Droplet based synthetic biology: chemotaxis and interface with biology

Life-like behaviors such as fission, fusion and movement can be artificially re-created exploiting highly simplified protocell systems. This thesis is mainly focused on chemotaxis protocell systems and their integration with biological systems in order to show potential future applications. 1-Decanol droplets, formed in an aqueous medium containing decanoate at high pH, become chemotactic when a chemical gradient is placed in the external aqueous environment. We investigated the behavior of these droplets, their ability to transport and deposit living and non-living objects and to interface them with biofilms. To make the artificial system compatible with natural living systems we developed a partially hydrophobic alginate capsule as a protective unit that can be precisely embedded in a droplet, transported along chemical gradients and deposited.

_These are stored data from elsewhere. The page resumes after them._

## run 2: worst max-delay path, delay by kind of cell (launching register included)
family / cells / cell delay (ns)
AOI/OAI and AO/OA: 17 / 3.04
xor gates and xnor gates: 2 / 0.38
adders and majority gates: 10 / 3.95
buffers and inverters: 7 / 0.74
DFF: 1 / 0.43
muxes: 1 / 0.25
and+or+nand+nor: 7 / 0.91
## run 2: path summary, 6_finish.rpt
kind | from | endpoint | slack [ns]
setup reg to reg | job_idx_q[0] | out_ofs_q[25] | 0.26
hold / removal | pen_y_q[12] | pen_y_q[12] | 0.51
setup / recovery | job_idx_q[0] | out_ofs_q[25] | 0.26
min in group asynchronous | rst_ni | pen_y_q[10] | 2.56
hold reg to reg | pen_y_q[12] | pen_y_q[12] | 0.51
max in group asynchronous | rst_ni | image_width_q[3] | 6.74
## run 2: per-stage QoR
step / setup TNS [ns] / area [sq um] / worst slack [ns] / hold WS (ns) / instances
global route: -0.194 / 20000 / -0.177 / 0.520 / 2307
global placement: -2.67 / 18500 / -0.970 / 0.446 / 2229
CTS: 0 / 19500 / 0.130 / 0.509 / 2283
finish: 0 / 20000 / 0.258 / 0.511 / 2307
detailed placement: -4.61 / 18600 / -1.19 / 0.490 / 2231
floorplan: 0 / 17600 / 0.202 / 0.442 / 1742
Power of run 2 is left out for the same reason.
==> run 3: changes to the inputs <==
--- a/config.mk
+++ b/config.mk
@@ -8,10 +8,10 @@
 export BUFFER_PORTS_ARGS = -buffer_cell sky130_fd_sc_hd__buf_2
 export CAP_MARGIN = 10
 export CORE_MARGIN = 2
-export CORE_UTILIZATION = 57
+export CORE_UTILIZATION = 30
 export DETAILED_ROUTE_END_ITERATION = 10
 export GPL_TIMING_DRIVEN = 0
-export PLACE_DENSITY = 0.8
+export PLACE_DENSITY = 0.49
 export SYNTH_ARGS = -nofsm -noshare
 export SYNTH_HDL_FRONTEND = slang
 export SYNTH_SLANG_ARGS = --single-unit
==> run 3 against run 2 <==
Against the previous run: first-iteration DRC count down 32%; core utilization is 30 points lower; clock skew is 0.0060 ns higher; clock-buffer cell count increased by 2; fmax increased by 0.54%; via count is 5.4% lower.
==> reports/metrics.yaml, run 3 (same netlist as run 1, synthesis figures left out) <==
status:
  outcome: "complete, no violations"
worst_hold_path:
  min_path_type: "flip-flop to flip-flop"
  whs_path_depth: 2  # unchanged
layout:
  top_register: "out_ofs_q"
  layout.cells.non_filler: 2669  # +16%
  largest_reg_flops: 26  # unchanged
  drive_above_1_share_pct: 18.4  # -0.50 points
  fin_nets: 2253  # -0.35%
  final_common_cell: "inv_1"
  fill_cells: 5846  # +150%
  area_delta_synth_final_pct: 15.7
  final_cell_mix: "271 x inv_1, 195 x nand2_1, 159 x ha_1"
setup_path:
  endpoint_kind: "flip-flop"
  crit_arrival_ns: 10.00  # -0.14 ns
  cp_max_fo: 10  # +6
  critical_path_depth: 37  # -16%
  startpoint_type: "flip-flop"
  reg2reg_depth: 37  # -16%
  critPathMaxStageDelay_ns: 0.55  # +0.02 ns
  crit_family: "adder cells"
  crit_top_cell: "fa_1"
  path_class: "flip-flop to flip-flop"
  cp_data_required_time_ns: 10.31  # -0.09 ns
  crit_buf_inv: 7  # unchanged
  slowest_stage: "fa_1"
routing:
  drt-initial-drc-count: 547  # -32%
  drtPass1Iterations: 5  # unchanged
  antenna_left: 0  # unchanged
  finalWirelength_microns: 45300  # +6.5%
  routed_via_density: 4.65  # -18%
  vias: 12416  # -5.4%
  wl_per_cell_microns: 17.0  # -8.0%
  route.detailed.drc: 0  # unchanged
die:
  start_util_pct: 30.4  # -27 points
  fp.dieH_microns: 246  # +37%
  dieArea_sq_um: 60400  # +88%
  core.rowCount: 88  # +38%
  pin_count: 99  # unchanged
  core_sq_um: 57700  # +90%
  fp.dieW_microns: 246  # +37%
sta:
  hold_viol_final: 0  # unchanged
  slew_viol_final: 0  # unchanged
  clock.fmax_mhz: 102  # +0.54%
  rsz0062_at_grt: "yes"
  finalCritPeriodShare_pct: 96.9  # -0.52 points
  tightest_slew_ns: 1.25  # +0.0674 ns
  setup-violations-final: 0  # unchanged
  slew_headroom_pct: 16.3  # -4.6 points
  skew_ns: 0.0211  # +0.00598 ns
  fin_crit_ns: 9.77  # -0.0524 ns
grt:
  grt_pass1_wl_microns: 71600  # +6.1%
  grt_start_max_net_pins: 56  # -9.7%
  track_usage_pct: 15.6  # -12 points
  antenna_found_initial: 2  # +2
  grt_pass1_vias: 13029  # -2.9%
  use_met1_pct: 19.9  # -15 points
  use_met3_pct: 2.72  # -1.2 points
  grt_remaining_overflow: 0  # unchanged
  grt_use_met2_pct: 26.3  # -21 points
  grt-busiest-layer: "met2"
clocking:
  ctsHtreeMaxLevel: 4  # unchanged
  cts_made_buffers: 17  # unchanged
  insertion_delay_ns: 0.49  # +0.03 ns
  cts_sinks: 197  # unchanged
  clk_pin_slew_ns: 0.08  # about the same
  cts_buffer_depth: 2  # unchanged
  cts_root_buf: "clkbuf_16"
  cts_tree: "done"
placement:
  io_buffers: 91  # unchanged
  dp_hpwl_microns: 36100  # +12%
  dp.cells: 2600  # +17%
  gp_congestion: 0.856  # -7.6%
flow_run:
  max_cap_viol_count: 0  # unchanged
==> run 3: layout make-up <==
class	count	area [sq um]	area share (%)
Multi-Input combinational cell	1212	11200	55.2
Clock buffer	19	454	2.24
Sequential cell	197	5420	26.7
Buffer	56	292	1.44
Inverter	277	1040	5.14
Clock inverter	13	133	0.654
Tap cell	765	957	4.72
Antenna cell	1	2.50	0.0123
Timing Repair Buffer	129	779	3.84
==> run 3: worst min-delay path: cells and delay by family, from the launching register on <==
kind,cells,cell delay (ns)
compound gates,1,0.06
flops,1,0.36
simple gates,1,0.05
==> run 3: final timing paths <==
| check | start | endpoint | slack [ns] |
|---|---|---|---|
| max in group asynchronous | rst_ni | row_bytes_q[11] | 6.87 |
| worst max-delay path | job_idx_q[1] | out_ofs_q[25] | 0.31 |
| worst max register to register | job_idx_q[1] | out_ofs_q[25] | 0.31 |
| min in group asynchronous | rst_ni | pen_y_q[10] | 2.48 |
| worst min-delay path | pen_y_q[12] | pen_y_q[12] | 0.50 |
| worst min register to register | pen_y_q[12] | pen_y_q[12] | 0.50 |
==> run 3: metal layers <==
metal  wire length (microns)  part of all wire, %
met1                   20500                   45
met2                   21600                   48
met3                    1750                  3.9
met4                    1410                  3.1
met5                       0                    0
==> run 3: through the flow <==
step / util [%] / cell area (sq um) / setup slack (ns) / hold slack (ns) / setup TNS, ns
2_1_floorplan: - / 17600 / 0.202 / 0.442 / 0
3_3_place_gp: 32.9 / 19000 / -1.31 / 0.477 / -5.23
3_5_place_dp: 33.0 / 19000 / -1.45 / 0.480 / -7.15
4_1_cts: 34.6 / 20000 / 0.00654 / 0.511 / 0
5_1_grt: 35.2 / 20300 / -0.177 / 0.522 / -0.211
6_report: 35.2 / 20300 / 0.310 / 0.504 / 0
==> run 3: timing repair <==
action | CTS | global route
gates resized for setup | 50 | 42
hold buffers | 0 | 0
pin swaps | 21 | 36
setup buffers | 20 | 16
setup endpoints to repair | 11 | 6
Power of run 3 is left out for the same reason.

We developed a system that was able to transport: Escherichia coli, Bacillus subtilis and Saccharomyces cerevisiae. Both bacteria survived the transport. However, yeast survived but not in a consistent and repeatable way. Next, we evolved the system to transport human cell lines. We found that A549 cells survive encapsulation but not the transport. A549 cells are in fact very sensitive to toxic 1-decanol. We however found out that this cell line secretes compounds able to decrease the surface tension and to increase the capsule-droplet affinity. Finally we discuss future solutions for the effective transport of human cells.